**The problem**
Scan the entries below for lines holding "counters". Give the number of such lines alone.
——
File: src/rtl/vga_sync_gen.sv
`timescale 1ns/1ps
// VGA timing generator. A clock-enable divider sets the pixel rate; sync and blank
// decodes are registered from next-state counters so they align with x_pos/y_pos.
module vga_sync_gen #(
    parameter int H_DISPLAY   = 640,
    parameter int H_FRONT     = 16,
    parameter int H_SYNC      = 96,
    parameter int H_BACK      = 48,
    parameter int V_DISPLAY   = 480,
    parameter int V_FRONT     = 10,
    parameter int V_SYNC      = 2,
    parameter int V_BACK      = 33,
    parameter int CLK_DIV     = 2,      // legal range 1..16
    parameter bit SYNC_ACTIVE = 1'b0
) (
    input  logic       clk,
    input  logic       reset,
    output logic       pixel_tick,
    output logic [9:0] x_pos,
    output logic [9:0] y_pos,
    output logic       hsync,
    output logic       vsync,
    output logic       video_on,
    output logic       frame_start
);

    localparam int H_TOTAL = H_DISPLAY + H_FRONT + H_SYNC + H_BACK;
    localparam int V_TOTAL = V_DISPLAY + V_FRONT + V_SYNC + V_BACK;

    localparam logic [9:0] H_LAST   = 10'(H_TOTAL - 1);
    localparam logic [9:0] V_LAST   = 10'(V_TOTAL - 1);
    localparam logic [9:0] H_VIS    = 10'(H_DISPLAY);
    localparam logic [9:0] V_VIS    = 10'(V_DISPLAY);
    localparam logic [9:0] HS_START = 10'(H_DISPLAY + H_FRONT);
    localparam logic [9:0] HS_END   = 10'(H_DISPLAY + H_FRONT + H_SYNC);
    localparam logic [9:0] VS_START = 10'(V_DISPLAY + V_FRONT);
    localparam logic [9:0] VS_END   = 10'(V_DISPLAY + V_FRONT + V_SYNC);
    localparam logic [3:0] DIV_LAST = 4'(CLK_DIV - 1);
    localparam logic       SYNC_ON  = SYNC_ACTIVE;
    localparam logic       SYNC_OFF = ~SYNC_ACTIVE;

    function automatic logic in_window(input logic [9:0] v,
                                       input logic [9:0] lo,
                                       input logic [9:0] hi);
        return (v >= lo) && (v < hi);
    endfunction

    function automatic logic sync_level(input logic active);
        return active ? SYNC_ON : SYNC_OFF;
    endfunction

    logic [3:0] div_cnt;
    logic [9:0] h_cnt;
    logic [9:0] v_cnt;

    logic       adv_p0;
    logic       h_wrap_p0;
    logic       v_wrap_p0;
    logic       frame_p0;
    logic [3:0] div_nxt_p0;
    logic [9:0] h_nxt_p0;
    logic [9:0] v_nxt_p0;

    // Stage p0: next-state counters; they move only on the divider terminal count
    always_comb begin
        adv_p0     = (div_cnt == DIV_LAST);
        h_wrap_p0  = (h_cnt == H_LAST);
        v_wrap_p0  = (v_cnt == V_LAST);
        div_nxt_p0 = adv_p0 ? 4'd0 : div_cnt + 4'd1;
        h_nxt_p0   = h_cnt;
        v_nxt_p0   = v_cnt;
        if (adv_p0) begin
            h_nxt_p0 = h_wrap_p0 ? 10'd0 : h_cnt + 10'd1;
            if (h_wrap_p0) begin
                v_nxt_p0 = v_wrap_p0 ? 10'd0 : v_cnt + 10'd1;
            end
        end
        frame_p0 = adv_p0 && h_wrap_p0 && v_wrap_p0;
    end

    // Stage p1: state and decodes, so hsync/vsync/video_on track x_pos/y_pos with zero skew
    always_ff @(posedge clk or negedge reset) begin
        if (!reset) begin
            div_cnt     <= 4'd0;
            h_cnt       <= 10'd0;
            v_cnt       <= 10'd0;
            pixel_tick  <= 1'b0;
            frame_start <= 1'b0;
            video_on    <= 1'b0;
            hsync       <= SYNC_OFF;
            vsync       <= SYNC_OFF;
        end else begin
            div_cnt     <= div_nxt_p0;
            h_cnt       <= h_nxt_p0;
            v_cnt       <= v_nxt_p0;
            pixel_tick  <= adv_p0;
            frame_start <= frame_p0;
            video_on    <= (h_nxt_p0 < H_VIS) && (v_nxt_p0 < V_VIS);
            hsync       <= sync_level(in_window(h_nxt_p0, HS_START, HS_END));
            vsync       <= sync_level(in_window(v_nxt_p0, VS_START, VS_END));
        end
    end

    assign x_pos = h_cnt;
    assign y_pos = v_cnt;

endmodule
——
**Solution below**
2